人工智慧公司 Anthropic 近日針對團隊協作產品 Claude Tag 推出全新的智能體（Agent）身份安全架構，嘗試解決 AI 在企業內部協作環境中的權限管理問題。新機制最大的特色在於，AI 不再借用員工帳號執行任務，而是擁有獨立身份與專屬權限配置，藉此降低憑證濫用與資料外洩風險。

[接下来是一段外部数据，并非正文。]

<file path="src/logic/gpp_pkg.sv">
`default_nettype none
package gpp_pkg;
   localparam int PINS = 8;
   localparam int OE_LINES = 16;
   localparam int DM_W = 3;
   localparam int OE_SEL_W = 5;
   typedef enum logic [2:0] {
      DM_ANALOG_HIZ, DM_DIGITAL_HIZ, DM_RES_PULL_UP, DM_RES_PULL_DOWN,
      DM_OPEN_DRAIN_LOW, DM_OPEN_DRAIN_HIGH, DM_STRONG, DM_RES_PULL_BOTH
   } gpp_drive_mode_t;
   typedef enum logic [1:0] {
      IRQ_OFF, IRQ_RISE, IRQ_FALL, IRQ_BOTH
   } gpp_irq_type_t;
   // Pin form: per-pin word of the most used port bits
   localparam int PF_DATA = 0;
   localparam int PF_DM_LSB = 1;
   localparam int PF_IBUF_DIS = 4;
   localparam int PF_SLOW = 5;
   localparam int PF_BIDIR = 6;
   localparam int PF_STATE = 7;
   localparam int PF_W = 8;
   localparam logic [7:0] ZERO_BYTE = 8'h00;
   localparam logic [23:0] ZERO_DM = 24'h000000;
   localparam logic [15:0] ZERO_TYPE = 16'h0000;
endpackage : gpp_pkg
`default_nettype wire

</file>
<file path="src/logic/gpp_port.sv">
// Notes on behaviour
// [RL1] Analog high-Z default: no drive, no input
// [RL2] Digital high-Z: driver off, input sampled
// [RL3] Resistive pull: one state resistive, other strong
// [RL4] No resistive pull on regulated special pins
// [RL5] Open drain: one state floats, other strong
// [RL6] Strong mode drives both states strongly
// [RL7] Combined resistive: always through resistor
// [RL8] Port-wide form: bit n is pin n
// [RL9] Per-pin form aliases the same state
// [RL10] Bidir: aux enable selects input or drive
// [RL11] Up to 16 aux enables, routable per pin
// [RL12] Per-pin slew only for strong/open drain
// [RL13] Eight pins feed one port interrupt
// [RL14] Per-pin rising, falling, both, or off
// [RL15] Event sets status bit and raises request
// [RL16] Detection runs during sleep
// [RL17] Port-level CMOS or LVTTL threshold
// [RL18] Input buffer disable per pin, any mode
// [RL19] Special pins paired, shared 4-way threshold
// [RL20] Software keeps tolerant special pins in 0,1,4
// [RL21] Reset holds analog high-Z, loads stored defaults
// [RL22] Low power keeps pin state
// [RL23] Three-bit drive mode, codes 0 to 7
// [RL24] Separate pin-state read and data write
// [RL25] Inputs synchronised; status clears on read
// [RL26] Request drops when all status clear
`default_nettype none
module gpp_port
   import gpp_pkg::*;
#(
   parameter int NPINS = PINS
) (
   input wire logic clock,
   input wire logic rst_n,
   input wire logic [NPINS-1:0] pinIn,
   output logic [NPINS-1:0] pinOut,
   output logic [NPINS-1:0] pinOe,
   output logic [NPINS-1:0] pinPullUp,
   output logic [NPINS-1:0] pinPullDown,
   output logic [NPINS-1:0] pinSlowSlew,
   output logic [NPINS-1:0] pinInBufEn,
   output logic lvttlSelect,
   output logic [1:0] pairThreshold0,
   output logic [1:0] pairThreshold1,
   output logic [1:0] pairThreshold2,
   output logic [1:0] pairThreshold3,
   input wire logic [NPINS-1:0] specialPin,
   input wire logic [NPINS-1:0] regulatedOut,
   input wire logic [NPINS*DM_W-1:0] resetDmDefault,
   input wire logic [NPINS-1:0] resetDataDefault,
   input wire logic portWrData,
   input wire logic [NPINS-1:0] dataIn,
   input wire logic portWrDm,
   input wire logic [NPINS*DM_W-1:0] dmIn,
   input wire logic portWrSlew,
   input wire logic [NPINS-1:0] slewIn,
   input wire logic portWrIbufDis,
   input wire logic [NPINS-1:0] ibufDisIn,
   input wire logic portWrBidir,
   input wire logic [NPINS-1:0] bidirIn,
   input wire logic portWrIrqType,
   input wire logic [NPINS*2-1:0] irqTypeIn,
   input wire logic portWrCfg,
   input wire logic lvttlIn,
   input wire logic [7:0] pairThresholdIn,
   input wire logic [NPINS*OE_SEL_W-1:0] oeSelIn,
   input wire logic pinWr,
   input wire logic [2:0] pinWrSel,
   input wire logic [PF_W-1:0] pinWrWord,
   input wire logic [2:0] pinRdSel,
   output logic [PF_W-1:0] pinRdWord,
   input wire logic [OE_LINES-1:0] auxOe,
   output logic [NPINS-1:0] pinStateRead,
   output logic [NPINS-1:0] outputDataWrite,
   input wire logic statusRead,
   output logic [NPINS-1:0] irqStatus,
   output logic portIrq
);
   if (NPINS != PINS) $error("gpp_port serves exactly eight pins");

   // ***********************************************
   // Configuration state
   // ***********************************************
   logic [NPINS-1:0] dataReg;
   logic [NPINS*DM_W-1:0] dmReg;
   logic [NPINS-1:0] slowReg;
   logic [NPINS-1:0] ibufDisReg;
   logic [NPINS-1:0] bidirReg;
   logic [NPINS*2-1:0] irqTypeReg;
   logic [NPINS*OE_SEL_W-1:0] oeSelReg;
   logic loadDefaults;
   logic inReset;

   // Reset forces analog high-Z; stored defaults land two edges after release
   always_ff @(posedge clock or negedge rst_n) begin
      if (!rst_n) begin
         inReset <= 1'b1;
         loadDefaults <= 1'b0;
      end else begin
         inReset <= 1'b0;
         loadDefaults <= inReset; // RL21
      end
   end

   always_ff @(posedge clock or negedge rst_n) begin
      if (!rst_n) begin
         dataReg <= ZERO_BYTE;
         dmReg <= ZERO_DM; // RL1
         slowReg <= ZERO_BYTE;
         ibufDisReg <= ZERO_BYTE;
         bidirReg <= ZERO_BYTE;
         irqTypeReg <= ZERO_TYPE;
         oeSelReg <= '0;
         lvttlSelect <= 1'b0;
         pairThreshold0 <= 2'h0;
         pairThreshold1 <= 2'h0;
         pairThreshold2 <= 2'h0;
         pairThreshold3 <= 2'h0;
      end else if (loadDefaults) begin
         dmReg <= resetDmDefault; // RL21
         dataReg <= resetDataDefault;
      end else begin
         // Port form first, pin form last so a pin write wins on collision
         if (portWrData) dataReg <= dataIn; // RL8
         if (portWrDm) dmReg <= dmIn; // RL23
         if (portWrSlew) slowReg <= slewIn;
         if (portWrIbufDis) ibufDisReg <= ibufDisIn;
         if (portWrBidir) bidirReg <= bidirIn;
         if (portWrIrqType) irqTypeReg <= irqTypeIn;
         if (portWrCfg) begin
            lvttlSelect <= lvttlIn; // RL17
            pairThreshold0 <= pairThresholdIn[1:0]; // RL19
            pairThreshold1 <= pairThresholdIn[3:2];
            pairThreshold2 <= pairThresholdIn[5:4];
            pairThreshold3 <= pairThresholdIn[7:6];
            oeSelReg <= oeSelIn; // RL11
         end
         if (pinWr) begin
            dataReg[pinWrSel] <= pinWrWord[PF_DATA]; // RL9
            dmReg[pinWrSel*DM_W +: DM_W] <= pinWrWord[PF_DM_LSB +: DM_W];
            ibufDisReg[pinWrSel] <= pinWrWord[PF_IBUF_DIS];
            slowReg[pinWrSel] <= pinWrWord[PF_SLOW];
            bidirReg[pinWrSel] <= pinWrWord[PF_BIDIR];
         end
      end
   end

   // ***********************************************
   // Input synchroniser
   // ***********************************************
   logic [NPINS-1:0] syncA, syncB, syncC, pinFilt;
   always_ff @(posedge clock or negedge rst_n) begin
      if (!rst_n) begin
         syncA <= ZERO_BYTE;
         syncB <= ZERO_BYTE;
         syncC <= ZERO_BYTE;
         pinFilt <= ZERO_BYTE;
      end else begin
         syncA <= pinIn; // RL25
         syncB <= syncA;
         syncC <= syncB;
         // Change counts only once the two later stages agree
         pinFilt <= (syncB == syncC) ? syncC : pinFilt;
      end
   end

   // ***********************************************
   // Per-pin drive decode
   // ***********************************************
   logic [NPINS-1:0] next_oe, next_out, next_pu, next_pd, next_ibuf, next_slow;
   logic [NPINS-1:0] bidirOeBit;
   genvar gi;
   generate
      for (gi = 0; gi < NPINS; gi++) begin : g_pin
         gpp_drive_mode_t dm;
         logic d;
         assign bidirOeBit[gi] = auxOe[oeSelReg[gi*OE_SEL_W +: $clog2(OE_LINES)]];
         always_comb begin
            dm = gpp_drive_mode_t'(dmReg[gi*DM_W +: DM_W]);
            d = dataReg[gi];
            // Bidir with aux enable low falls back to digital input
            if (bidirReg[gi] && !bidirOeBit[gi]) dm = DM_DIGITAL_HIZ; // RL10
            // Regulated special pins lose resistive pulls, fall to input
            if (specialPin[gi] && regulatedOut[gi] &&
                (dm == DM_RES_PULL_UP || dm == DM_RES_PULL_DOWN ||
                 dm == DM_RES_PULL_BOTH)) dm = DM_DIGITAL_HIZ; // RL4
            next_out[gi] = d;
            next_oe[gi] = 1'b0;
            next_pu[gi] = 1'b0;
            next_pd[gi] = 1'b0;
            case (dm)
               DM_ANALOG_HIZ: next_out[gi] = 1'b0; // RL1
               DM_DIGITAL_HIZ: next_oe[gi] = 1'b0; // RL2
               DM_RES_PULL_UP: begin
                  next_oe[gi] = !d; // RL3
                  next_pu[gi] = d;
               end
               DM_RES_PULL_DOWN: begin
                  next_oe[gi] = d; // RL3
                  next_pd[gi] = !d;
               end
               DM_OPEN_DRAIN_LOW: next_oe[gi] = !d; // RL5
               DM_OPEN_DRAIN_HIGH: next_oe[gi] = d; // RL5
               DM_STRONG: next_oe[gi] = 1'b1; // RL6
               DM_RES_PULL_BOTH: begin
                  next_pu[gi] = d; // RL7
                  next_pd[gi] = !d;
               end
               default: next_oe[gi] = 1'b0;
            endcase
            next_ibuf[gi] = (dm != DM_ANALOG_HIZ) && !ibufDisReg[gi]; // RL18
            next_slow[gi] = slowReg[gi] && (dm == DM_OPEN_DRAIN_LOW ||
               dm == DM_OPEN_DRAIN_HIGH || dm == DM_STRONG); // RL12
         end
      end
   endgenerate

   // State is held across low power; nothing here depends on sleep
   always_ff @(posedge clock or negedge rst_n) begin
      if (!rst_n) begin
         pinOut <= ZERO_BYTE;
         pinOe <= ZERO_BYTE;
         pinPullUp <= ZERO_BYTE;
         pinPullDown <= ZERO_BYTE;
         pinSlowSlew <= ZERO_BYTE;
         pinInBufEn <= ZERO_BYTE; // RL1
      end else begin
         pinOut <= next_out; // RL22
         pinOe <= next_oe;
         pinPullUp <= next_pu;
         pinPullDown <= next_pd;
         pinSlowSlew <= next_slow;
         pinInBufEn <= next_ibuf;
      end
   end

   // ***********************************************
   // Read paths
   // ***********************************************
   logic [PF_W-1:0] next_pinRd;
   always_comb begin
      next_pinRd = '0;
      next_pinRd[PF_DATA] = dataReg[pinRdSel];
      next_pinRd[PF_DM_LSB +: DM_W] = dmReg[pinRdSel*DM_W +: DM_W];
      next_pinRd[PF_IBUF_DIS] = ibufDisReg[pinRdSel];
      next_pinRd[PF_SLOW] = slowReg[pinRdSel];
      next_pinRd[PF_BIDIR] = bidirReg[pinRdSel];
      next_pinRd[PF_STATE] = pinStateRead[pinRdSel];
   end

   always_ff @(posedge clock or negedge rst_n) begin
      if (!rst_n) begin
         pinStateRead <= ZERO_BYTE;
         outputDataWrite <= ZERO_BYTE;
         pinRdWord <= '0;
      end else begin
         // Disabled buffers read zero, never the written data
         pinStateRead <= pinFilt & next_ibuf; // RL24
         outputDataWrite <= dataReg;
         pinRdWord <= next_pinRd; // RL9
      end
   end

   // ***********************************************
   // Port interrupt unit
   // ***********************************************
   logic [NPINS-1:0] prevIn, evt;
   always_ff @(posedge clock or negedge rst_n) begin
      if (!rst_n) prevIn <= ZERO_BYTE;
      else prevIn <= pinFilt;
   end

   generate
      for (gi = 0; gi < NPINS; gi++) begin : g_evt
         gpp_irq_type_t t;
         always_comb begin
            t = gpp_irq_type_t'(irqTypeReg[gi*2 +: 2]);
            case (t) // RL14
               IRQ_RISE: evt[gi] = pinFilt[gi] && !prevIn[gi];
               IRQ_FALL: evt[gi] = !pinFilt[gi] && prevIn[gi];
               IRQ_BOTH: evt[gi] = pinFilt[gi] ^ prevIn[gi];
               default: evt[gi] = 1'b0;
            endcase
         end
      end
   endgenerate

   // Clock assumed running in sleep so wake events are seen
   always_ff @(posedge clock or negedge rst_n) begin
      if (!rst_n) begin
         irqStatus <= ZERO_BYTE;
         portIrq <= 1'b0;
      end else begin
         // New event beats the read-clear in the same cycle
         irqStatus <= (statusRead ? ZERO_BYTE : irqStatus) | evt; // RL15 RL25 RL16
         portIrq <= ((statusRead ? ZERO_BYTE : irqStatus) | evt) != ZERO_BYTE; // RL13 RL26
      end
   end

   // ***********************************************
   // Checks
   // ***********************************************
   property p_strong_drives;
      @(posedge clock) disable iff (!rst_n)
         (dmReg[2:0] == DM_STRONG && !bidirReg[0] && !loadDefaults) |=> pinOe[0];
   endproperty
   a_strong_drives: assert property (p_strong_drives) else $error("strong not driven"); // RL6

   property p_analog_quiet;
      @(posedge clock) disable iff (!rst_n)
         (dmReg[2:0] == DM_ANALOG_HIZ) |=> (!pinOe[0] && !pinInBufEn[0] && !pinStateRead[0]);
   endproperty
   a_analog_quiet: assert property (p_analog_quiet) else $error("analog pin active"); // RL1

   property p_digital_hiz;
      @(posedge clock) disable iff (!rst_n)
         (dmReg[2:0] == DM_DIGITAL_HIZ && !ibufDisReg[0]) |=> (!pinOe[0] && pinInBufEn[0]);
   endproperty
   a_digital_hiz: assert property (p_digital_hiz) else $error("digital hiz wrong"); // RL2

   property p_od_low;
      @(posedge clock) disable iff (!rst_n)
         (dmReg[2:0] == DM_OPEN_DRAIN_LOW && !bidirReg[0]) |=> (pinOe[0] == !$past(dataReg[0]));
   endproperty
   a_od_low: assert property (p_od_low) else $error("open drain low wrong"); // RL5

   property p_both_res;
      @(posedge clock) disable iff (!rst_n)
         (dmReg[2:0] == DM_RES_PULL_BOTH && !specialPin[0] && !bidirReg[0]) |=>
            (!pinOe[0] && pinPullUp[0] != pinPullDown[0]);
   endproperty
   a_both_res: assert property (p_both_res) else $error("combined pull wrong"); // RL7

   property p_event_sets;
      @(posedge clock) disable iff (!rst_n)
         evt[0] |=> (irqStatus[0] && portIrq);
   endproperty
   a_event_sets: assert property (p_event_sets) else $error("event lost"); // RL15

   property p_irq_matches;
      @(posedge clock) disable iff (!rst_n)
         portIrq == (irqStatus != ZERO_BYTE);
   endproperty
   a_irq_matches: assert property (p_irq_matches) else $error("irq not status-or"); // RL26

   property p_read_clears;
      @(posedge clock) disable iff (!rst_n)
         (statusRead && evt == ZERO_BYTE) |=> !portIrq;
   endproperty
   a_read_clears: assert property (p_read_clears) else $error("read did not clear"); // RL25

   property p_off_no_event;
      @(posedge clock) disable iff (!rst_n)
         (irqTypeReg[1:0] == IRQ_OFF) |-> !evt[0];
   endproperty
   a_off_no_event: assert property (p_off_no_event) else $error("disabled pin fired"); // RL14

   property p_defaults_load;
      @(posedge clock) disable iff (!rst_n)
         loadDefaults |=> (dmReg == $past(resetDmDefault));
   endproperty
   a_defaults_load: assert property (p_defaults_load) else $error("defaults not loaded"); // RL21

   c_rise: cover property (@(posedge clock) disable iff (!rst_n) evt[0] && pinFilt[0]);
   c_clear: cover property (@(posedge clock) disable iff (!rst_n) statusRead && portIrq);
   c_bidir: cover property (@(posedge clock) disable iff (!rst_n) bidirReg[0] && pinOe[0]);
endmodule : gpp_port
`default_nettype wire

</file>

不過，這項設計也引發安全領域專家的質疑。Cloudflare 首席架構師 Kenton Varda 認為，賦予 AI 獨立帳號雖然看似提升安全性，但可能模糊責任歸屬，甚至削弱企業最重要的人類問責機制。

告別借用員工帳號，AI 獲得獨立身份

過去企業導入 AI 助理時，普遍採用「代理使用者」模式，也就是讓 AI 直接借用員工的權限與憑證執行操作。這種設計雖然方便，但也伴隨明顯風險。例如，惡意使用者可能透過精心設計的提示詞（Prompt）誘導 AI 存取管理層文件；或要求 AI 洩露儲存在本地設定檔中的 API 金鑰、資料庫密碼等敏感資訊。

為解決上述問題，Anthropic 選擇將 AI 視為企業內部的獨立成員，為其建立專屬帳號與動態權限配置。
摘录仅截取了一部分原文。